Pero lo grandes protagonistas no fueron los diputados oficialistas entre quienes también hubo fracturas que amenazaron la unidad para tener un presupuesto planchado por la aplanadora. Grupos y organizaciones campesinas bloquearon el Palacio Legislativo con el fin de lograr reasignaciones para dotar al campo de mayores recursos. “Es un sector que se ha ido desmantelando…” dirían las dirigencias quienes prácticamente montaron un circo de entretenimiento para sus agremiados en las inmediaciones de San Lázaro.  Sin embargo, estratagemas de los líderes parlamentarios llevaron al baile a los inconformes cuando la sede de los diputados fue puesta muy lejos de la zona cero. Una sesión más bien de trámite para hacer legítimo y legal lo que se repudió en las calles. Fue la erosión de la credibilidad en la separación de poderes cuando los legisladores de la Juntos haremos historia avalaron prácticamente una asamblea de apoyo a López Obrador para aprobar el presupuesto al cual se acusó de haber sido dictaminado en la Secretaría de Hacienda y sólo palomeado por Morena, PT, PES y el Verde Ecologista.

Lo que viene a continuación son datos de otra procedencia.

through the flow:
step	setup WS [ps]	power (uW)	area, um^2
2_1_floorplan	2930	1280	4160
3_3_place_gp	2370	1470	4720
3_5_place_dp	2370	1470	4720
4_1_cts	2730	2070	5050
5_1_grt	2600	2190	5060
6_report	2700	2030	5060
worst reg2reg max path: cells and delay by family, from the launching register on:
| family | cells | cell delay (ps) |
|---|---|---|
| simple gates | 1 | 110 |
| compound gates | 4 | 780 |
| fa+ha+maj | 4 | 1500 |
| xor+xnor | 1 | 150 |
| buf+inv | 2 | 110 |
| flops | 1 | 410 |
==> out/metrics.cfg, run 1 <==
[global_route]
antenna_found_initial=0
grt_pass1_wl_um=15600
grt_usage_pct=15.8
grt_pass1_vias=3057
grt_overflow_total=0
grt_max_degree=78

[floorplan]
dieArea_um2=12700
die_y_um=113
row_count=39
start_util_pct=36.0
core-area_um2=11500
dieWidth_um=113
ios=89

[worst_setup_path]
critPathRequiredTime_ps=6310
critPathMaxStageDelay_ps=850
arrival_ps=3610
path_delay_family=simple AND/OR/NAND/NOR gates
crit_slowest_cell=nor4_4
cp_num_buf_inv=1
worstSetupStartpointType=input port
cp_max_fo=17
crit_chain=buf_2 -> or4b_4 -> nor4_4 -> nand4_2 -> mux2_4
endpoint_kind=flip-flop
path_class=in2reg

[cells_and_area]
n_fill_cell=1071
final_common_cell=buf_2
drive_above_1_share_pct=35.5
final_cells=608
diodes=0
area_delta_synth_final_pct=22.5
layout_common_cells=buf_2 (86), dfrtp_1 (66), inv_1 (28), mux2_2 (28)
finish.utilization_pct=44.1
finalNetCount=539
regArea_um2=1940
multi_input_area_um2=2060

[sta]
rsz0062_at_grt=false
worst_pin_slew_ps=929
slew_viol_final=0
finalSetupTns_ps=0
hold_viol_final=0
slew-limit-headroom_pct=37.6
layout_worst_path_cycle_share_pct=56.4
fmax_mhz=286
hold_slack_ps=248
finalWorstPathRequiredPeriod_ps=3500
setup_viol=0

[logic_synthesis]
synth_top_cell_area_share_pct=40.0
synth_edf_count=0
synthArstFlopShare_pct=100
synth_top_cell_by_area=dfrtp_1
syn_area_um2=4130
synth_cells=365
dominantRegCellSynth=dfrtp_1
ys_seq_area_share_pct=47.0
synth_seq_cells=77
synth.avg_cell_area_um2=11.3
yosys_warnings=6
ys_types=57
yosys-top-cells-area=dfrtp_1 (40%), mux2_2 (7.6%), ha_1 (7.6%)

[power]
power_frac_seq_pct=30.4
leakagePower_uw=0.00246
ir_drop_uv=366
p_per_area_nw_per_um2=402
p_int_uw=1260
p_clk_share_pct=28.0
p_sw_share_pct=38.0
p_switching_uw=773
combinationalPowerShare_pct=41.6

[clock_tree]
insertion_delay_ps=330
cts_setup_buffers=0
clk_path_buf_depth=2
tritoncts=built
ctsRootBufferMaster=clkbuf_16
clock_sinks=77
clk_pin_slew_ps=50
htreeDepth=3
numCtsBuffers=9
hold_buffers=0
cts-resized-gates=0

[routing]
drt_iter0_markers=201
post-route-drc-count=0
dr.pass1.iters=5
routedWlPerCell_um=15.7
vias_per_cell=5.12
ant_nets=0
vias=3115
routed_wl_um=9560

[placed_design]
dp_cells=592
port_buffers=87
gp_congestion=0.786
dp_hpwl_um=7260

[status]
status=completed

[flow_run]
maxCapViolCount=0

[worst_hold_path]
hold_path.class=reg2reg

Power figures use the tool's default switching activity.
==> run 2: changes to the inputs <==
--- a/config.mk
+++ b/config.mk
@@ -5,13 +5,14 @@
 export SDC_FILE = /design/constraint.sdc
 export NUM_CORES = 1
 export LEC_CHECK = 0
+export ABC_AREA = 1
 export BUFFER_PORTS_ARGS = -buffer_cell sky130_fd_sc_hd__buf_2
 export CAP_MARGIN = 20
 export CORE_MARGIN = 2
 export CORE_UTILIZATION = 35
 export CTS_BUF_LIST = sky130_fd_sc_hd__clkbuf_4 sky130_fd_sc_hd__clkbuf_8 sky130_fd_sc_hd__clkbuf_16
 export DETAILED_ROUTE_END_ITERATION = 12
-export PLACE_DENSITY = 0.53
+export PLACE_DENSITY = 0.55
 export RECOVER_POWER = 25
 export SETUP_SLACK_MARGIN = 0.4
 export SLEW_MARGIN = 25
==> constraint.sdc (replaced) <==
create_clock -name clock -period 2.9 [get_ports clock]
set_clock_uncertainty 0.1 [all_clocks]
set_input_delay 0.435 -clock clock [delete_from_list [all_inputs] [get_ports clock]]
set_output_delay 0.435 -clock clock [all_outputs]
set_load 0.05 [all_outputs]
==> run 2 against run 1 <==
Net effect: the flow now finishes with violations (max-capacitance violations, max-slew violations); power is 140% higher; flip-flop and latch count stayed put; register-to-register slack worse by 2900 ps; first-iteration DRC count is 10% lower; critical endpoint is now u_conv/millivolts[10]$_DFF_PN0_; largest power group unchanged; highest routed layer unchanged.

Mientras, los legisladores de oposición, excepto el grupo parlamentario del PAN, argumentaron estéril e inútilmente sobre los riesgos del presupuesto cargado hacia el asistencialismo, cuestionaron además los recortes de mil 300 millones al Poder Judicial, de mil 500 millones a la Fiscalía General de la República y de mil 500 millones al fortalecimiento de los programas de seguridad pública. Para la oposición no hay duda: el crecimiento económico será nulo, se agotará la eficacia de los institutos autónomos del Estado mexicano, se abandonará a las primeras instancias de los órdenes de gobierno, es decir, los municipios. En uno de los discursos, prácticamente se denunció la falta de recursos a estancias infantiles, la carencia de presupuesto a los programas de las escuelas de tiempo completo y al fracaso a la implementación de la reforma educativa que fue la gran promesa de AMLO para ser revertida. 

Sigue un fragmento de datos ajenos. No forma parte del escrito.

==> src/pkg/spd_defines.svh <==
// Constants for the presence-detect EEPROM two-wire slave.
`ifndef SPD_DEFINES_SVH
`define SPD_DEFINES_SVH

// ----------------------------------------
// Select code and byte framing
// ----------------------------------------
`define SPD_SEL_MEM 4'hA
`define SPD_SEL_PROT 4'h6
`define SPD_BITS_PER_BYTE 4'h8
`define SPD_PAGE_BITS 4

// ----------------------------------------
// Timing
// ----------------------------------------
`define SPD_PROG_TIME_MS 10
`define SPD_CLK_KHZ 10000

// ----------------------------------------
// Register map and reset values
// ----------------------------------------
`define SPD_REG_CTRL 8'h00
`define SPD_REG_STATUS 8'h04
`define SPD_REG_MADDR 8'h08
`define SPD_REG_MDATA 8'h0C
`define SPD_REG_PROT 8'h10
`define SPD_CTRL_EN_RESET 1'b1
`define SPD_PROT_RESET 8'h00
`define SPD_SYNC_RESET 6'h3F

`endif

==> src/pkg/spd_pkg.sv <==
// Types shared by the presence-detect EEPROM slave.
package spd_pkg;

  typedef enum logic [3:0] {
    ST_IDLE,
    ST_DEVSEL,
    ST_DEVACK,
    ST_WADDR,
    ST_WADDRACK,
    ST_WDATA,
    ST_WDATAACK,
    ST_RDATA,
    ST_RACK,
    ST_WAITSTOP
  } spd_state_t;

endpackage : spd_pkg

==> src/hdl/spd_sync.sv <==
// Two-flop synchroniser for the pin inputs.
`timescale 1ns/1ps
module spd_sync #(
  parameter int WIDTH = 6,
  parameter logic [WIDTH-1:0] RESET_VAL = '1
) (
  // Clock and reset
  input wire logic clock,
  input wire logic srst,
  // Data
  input wire logic [WIDTH-1:0] async_in,
  output logic [WIDTH-1:0] sync_out
);

  logic [WIDTH-1:0] meta_q;
  logic [WIDTH-1:0] sync_q;

  // The first stage feeds only the second stage, never logic.
  for (genvar i = 0; i < WIDTH; i++) begin : g_bit
    always_ff @(posedge clock) begin
      if (srst) begin
        meta_q[i] <= RESET_VAL[i];
        sync_q[i] <= RESET_VAL[i];
      end else begin
        meta_q[i] <= async_in[i];
        sync_q[i] <= meta_q[i];
      end
    end
  end

  assign sync_out = sync_q;

endmodule : spd_sync

==> src/hdl/spd_mem.sv <==
// Byte array with one write port and two registered read ports.
`timescale 1ns/1ps
module spd_mem #(
  parameter int AW = 8,
  parameter int DW = 8
) (
  // Clock
  input wire logic clock,
  // Write port
  input wire logic we,
  input wire logic [AW-1:0] waddr,
  input wire logic [DW-1:0] wdata,
  // Read ports
  input wire logic [AW-1:0] raddr_a,
  output logic [DW-1:0] rdata_a,
  input wire logic [AW-1:0] raddr_b,
  output logic [DW-1:0] rdata_b
);

  logic [DW-1:0] mem [2**AW];
  logic [DW-1:0] rdata_a_q;
  logic [DW-1:0] rdata_b_q;

  always_ff @(posedge clock) begin
    if (we) begin
      mem[waddr] <= wdata;
    end
    rdata_a_q <= mem[raddr_a];
    rdata_b_q <= mem[raddr_b];
  end

  assign rdata_a = rdata_a_q;
  assign rdata_b = rdata_b_q;

endmodule : spd_mem

==> src/hdl/spd_eeprom_slave.sv <==
// Two-wire presence-detect EEPROM slave with a register port.
`timescale 1ns/1ps
`include "spd_defines.svh"

module spd_eeprom_slave #(
  parameter int AW = 8,
  parameter int PROG_CYCLES = `SPD_PROG_TIME_MS * `SPD_CLK_KHZ
) (
  // Clock and reset
  input wire logic clock,
  input wire logic srst,
  // Register port
  input wire logic [7:0] reg_addr,
  input wire logic [31:0] reg_wdata,
  input wire logic reg_we,
  input wire logic reg_re,
  output logic [31:0] reg_rdata,
  // Two-wire bus pins
  input wire logic scl_in,
  input wire logic sda_in,
  output logic sda_out,
  output logic sda_oe,
  // Straps and write control
  input wire logic write_control_pin,
  input wire logic strap_addr_bit2,
  input wire logic strap_addr_bit1,
  input wire logic strap_addr_bit0
);

  localparam int BW = $clog2(PROG_CYCLES + 1);
  localparam int PB = `SPD_PAGE_BITS;

  if (PROG_CYCLES < 1 || AW != 8) begin : g_bad_param
    $error("spd_eeprom_slave: unsupported parameter values");
  end

  // ----------------------------------------
  // Pin synchronisers
  // ----------------------------------------
  logic [5:0] pins_s;
  logic scl_s;
  logic sda_s;
  logic wc_s;
  logic [2:0] strap_s;

  spd_sync #(.WIDTH(6), .RESET_VAL(`SPD_SYNC_RESET)) u_sync (
    .clock(clock),
    .srst(srst),
    .async_in({write_control_pin, strap_addr_bit2, strap_addr_bit1, strap_addr_bit0, sda_in, scl_in}),
    .sync_out(pins_s)
  );

  assign scl_s = pins_s[0];
  assign sda_s = pins_s[1];
  assign strap_s = pins_s[4:2];
  assign wc_s = pins_s[5];

  // ----------------------------------------
  // Link state
  // ----------------------------------------
  spd_pkg::spd_state_t state_q, state_d;
  logic scl_p_q, scl_p_d;
  logic sda_p_q, sda_p_d;
  logic [3:0] cnt_q, cnt_d;
  logic [7:0] shr_q, shr_d;
  logic [7:0] tx_q, tx_d;
  logic oe_q, oe_d;
  logic [AW-1:0] addr_q, addr_d;
  logic rd_q, rd_d;
  logic prot_sel_q, prot_sel_d;
  logic wrote_q, wrote_d;
  logic acked_q, acked_d;
  logic [BW-1:0] busy_q, busy_d;
  logic [7:0] prot_q, prot_d;

  // Register-side state.
  logic en_q, en_d;
  logic [AW-1:0] maddr_q, maddr_d;
  logic [31:0] rdata_q, rdata_d;

  logic scl_rise_w;
  logic scl_fall_w;
  logic start_w;
  logic stop_w;
  logic match_w;
  logic byte_end_w;
  logic i2c_we_w;
  logic bus_we_w;
  logic [7:0] mem_rd_bus;
  logic [7:0] mem_rd_link;
  logic [7:0] rbyte_w;

  assign scl_rise_w = scl_s & ~scl_p_q;
  assign scl_fall_w = ~scl_s & scl_p_q;
  assign start_w = scl_s & scl_p_q & sda_p_q & ~sda_s;
  assign stop_w = scl_s & scl_p_q & ~sda_p_q & sda_s;
  assign match_w = (shr_q[7:4] == `SPD_SEL_MEM || shr_q[7:4] == `SPD_SEL_PROT) && shr_q[3:1] == strap_s;
  assign byte_end_w = scl_fall_w && cnt_q == `SPD_BITS_PER_BYTE;
  assign rbyte_w = prot_sel_q ? prot_q : mem_rd_link;

  // ----------------------------------------
  // Link next state
  // ----------------------------------------
  always_comb begin
    state_d = state_q;
    scl_p_d = scl_s;
    sda_p_d = sda_s;
    cnt_d = cnt_q;
    shr_d = shr_q;
    tx_d = tx_q;
    oe_d = oe_q;
    addr_d = addr_q;
    rd_d = rd_q;
    prot_sel_d = prot_sel_q;
    wrote_d = wrote_q;
    acked_d = acked_q;
    prot_d = prot_q;
    i2c_we_w = 1'b0;
    busy_d = (busy_q != '0) ? busy_q - 1'b1 : busy_q;
    if (stop_w) begin
      state_d = spd_pkg::ST_IDLE;
      oe_d = 1'b0;
      if (wrote_q) begin
        busy_d = BW'(PROG_CYCLES);
        wrote_d = 1'b0;
      end
    end else if (start_w) begin
      if (busy_q == '0 && en_q) begin
        state_d = spd_pkg::ST_DEVSEL;
      end else begin
        state_d = spd_pkg::ST_IDLE;
      end
      cnt_d = 4'h0;
      oe_d = 1'b0;
    end else begin
      case (state_q)
        spd_pkg::ST_DEVSEL, spd_pkg::ST_WADDR, spd_pkg::ST_WDATA: begin
          if (scl_rise_w) begin
            shr_d = {shr_q[6:0], sda_s};
            cnt_d = cnt_q + 4'h1;
          end
          if (byte_end_w) begin
            cnt_d = 4'h0;
            if (state_q == spd_pkg::ST_DEVSEL) begin
              if (match_w) begin
                rd_d = shr_q[0];
                prot_sel_d = shr_q[7:4] == `SPD_SEL_PROT;
                oe_d = 1'b1;
                state_d = spd_pkg::ST_DEVACK;
              end else begin
                state_d = spd_pkg::ST_IDLE;
              end
            end else if (state_q == spd_pkg::ST_WADDR) begin
              addr_d = shr_q;
              oe_d = 1'b1;
              state_d = spd_pkg::ST_WADDRACK;
            end else begin
              oe_d = 1'b1;
              state_d = spd_pkg::ST_WDATAACK;
              if (!wc_s) begin
                wrote_d = 1'b1;
                if (prot_sel_q) begin
                  prot_d = shr_q;
                end else begin
                  i2c_we_w = 1'b1;
                  addr_d = {addr_q[AW-1:PB], addr_q[PB-1:0] + 1'b1};
                end
              end
            end
          end
        end
        spd_pkg::ST_DEVACK, spd_pkg::ST_WADDRACK, spd_pkg::ST_WDATAACK: begin
          if (scl_fall_w) begin
            oe_d = 1'b0;
            if (state_q == spd_pkg::ST_DEVACK && rd_q) begin
              tx_d = rbyte_w;
              oe_d = ~rbyte_w[7];
              state_d = spd_pkg::ST_RDATA;
            end else if (state_q == spd_pkg::ST_DEVACK && !prot_sel_q) begin
              state_d = spd_pkg::ST_WADDR;
            end else begin
              state_d = spd_pkg::ST_WDATA;
            end
          end
        end
        spd_pkg::ST_RDATA: begin
          if (scl_rise_w) begin
            cnt_d = cnt_q + 4'h1;
          end
          if (byte_end_w) begin
            cnt_d = 4'h0;
            oe_d = 1'b0;
            acked_d = 1'b0;
            state_d = spd_pkg::ST_RACK;
          end else if (scl_fall_w) begin
            // drive next bit while clock low
            tx_d = {tx_q[6:0], 1'b1};
            oe_d = ~tx_q[6];
          end
        end
        spd_pkg::ST_RACK: begin
          if (scl_rise_w) begin
            if (!sda_s) begin
              acked_d = 1'b1;
              if (!prot_sel_q) begin
                addr_d = addr_q + 1'b1;
              end
            end else begin
              state_d = spd_pkg::ST_WAITSTOP;
            end
          end
          if (scl_fall_w && acked_q) begin
            tx_d = rbyte_w;
            oe_d = ~rbyte_w[7];
            state_d = spd_pkg::ST_RDATA;
          end
        end
        default: begin
        end
      endcase
    end
  end

  always_ff @(posedge clock) begin
    if (srst) begin
      state_q <= spd_pkg::ST_IDLE;
      scl_p_q <= 1'b1;
      sda_p_q <= 1'b1;
      cnt_q <= 4'h0;
      shr_q <= 8'h00;
      tx_q <= 8'hFF;
      oe_q <= 1'b0;
      addr_q <= '0;
      rd_q <= 1'b0;
      prot_sel_q <= 1'b0;
      wrote_q <= 1'b0;
      acked_q <= 1'b0;
      busy_q <= '0;
      prot_q <= `SPD_PROT_RESET;
    end else begin
      state_q <= state_d;
      scl_p_q <= scl_p_d;
      sda_p_q <= sda_p_d;
      cnt_q <= cnt_d;
      shr_q <= shr_d;
      tx_q <= tx_d;
      oe_q <= oe_d;
      addr_q <= addr_d;
      rd_q <= rd_d;
      prot_sel_q <= prot_sel_d;
      wrote_q <= wrote_d;
      acked_q <= acked_d;
      busy_q <= busy_d;
      prot_q <= prot_d;
    end
  end

  // ----------------------------------------
  // Register port
  // ----------------------------------------
  // A bus write to the array loses to a link write in the same cycle; both are rare.
  assign bus_we_w = reg_we && reg_addr == `SPD_REG_MDATA && !i2c_we_w;

  always_comb begin
    en_d = en_q;
    maddr_d = maddr_q;
    rdata_d = 32'h0000_0000;
    if (reg_we) begin
      if (reg_addr == `SPD_REG_CTRL) begin
        en_d = reg_wdata[0];
      end else if (reg_addr == `SPD_REG_MADDR) begin
        maddr_d = reg_wdata[AW-1:0];
      end else if (reg_addr == `SPD_REG_MDATA) begin
        maddr_d = maddr_q + 1'b1;
      end
    end
    if (reg_re) begin
      if (reg_addr == `SPD_REG_CTRL) begin
        rdata_d = {31'h0, en_q};
      end else if (reg_addr == `SPD_REG_STATUS) begin
        rdata_d = {16'h0, addr_q, 5'h0, prot_sel_q, state_q != spd_pkg::ST_IDLE, busy_q != '0};
      end else if (reg_addr == `SPD_REG_MADDR) begin
        rdata_d = {24'h0, maddr_q};
      end else if (reg_addr == `SPD_REG_MDATA) begin
        rdata_d = {24'h0, mem_rd_bus};
      end else if (reg_addr == `SPD_REG_PROT) begin
        rdata_d = {24'h0, prot_q};
      end else begin
        rdata_d = 32'h0000_0000;
      end
    end
  end

  always_ff @(posedge clock) begin
    if (srst) begin
      en_q <= `SPD_CTRL_EN_RESET;
      maddr_q <= '0;
      rdata_q <= 32'h0000_0000;
    end else begin
      en_q <= en_d;
      maddr_q <= maddr_d;
      rdata_q <= rdata_d;
    end
  end

  // Next address feeds the bus port so a read right after setting it is current.
  spd_mem #(.AW(AW), .DW(8)) u_mem (
    .clock(clock),
    .we(i2c_we_w | bus_we_w),
    .waddr(i2c_we_w ? addr_q : maddr_q),
    .wdata(i2c_we_w ? shr_q : reg_wdata[7:0]),
    .raddr_a(maddr_d),
    .rdata_a(mem_rd_bus),
    .raddr_b(addr_q),
    .rdata_b(mem_rd_link)
  );

  assign reg_rdata = rdata_q;
  assign sda_oe = oe_q;
  assign sda_out = 1'b0;
endmodule : spd_eeprom_slave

Nadie quiere el mal para México y es cierto, la cobija presupuestal no abarca a todos; sin embargo, limitar al Estado mexicano en los rubros para su desarrollo es prácticamente un salto al vacío. Un presupuesto asistencialista también es un riesgo de abrir un boquete de corrupción política que ya se vio en las últimas horas en donde Morena y sus aliados usaron las argucias que parecían haber sido olvidadas. Incluso entre esos discursos y los miles de palabras, gritos al desierto, algún diputado o diputada definió claramente lo que fue este montaje cuyo epílogo fue consentir un asfixiante presupuesto con tendencias dictatoriales.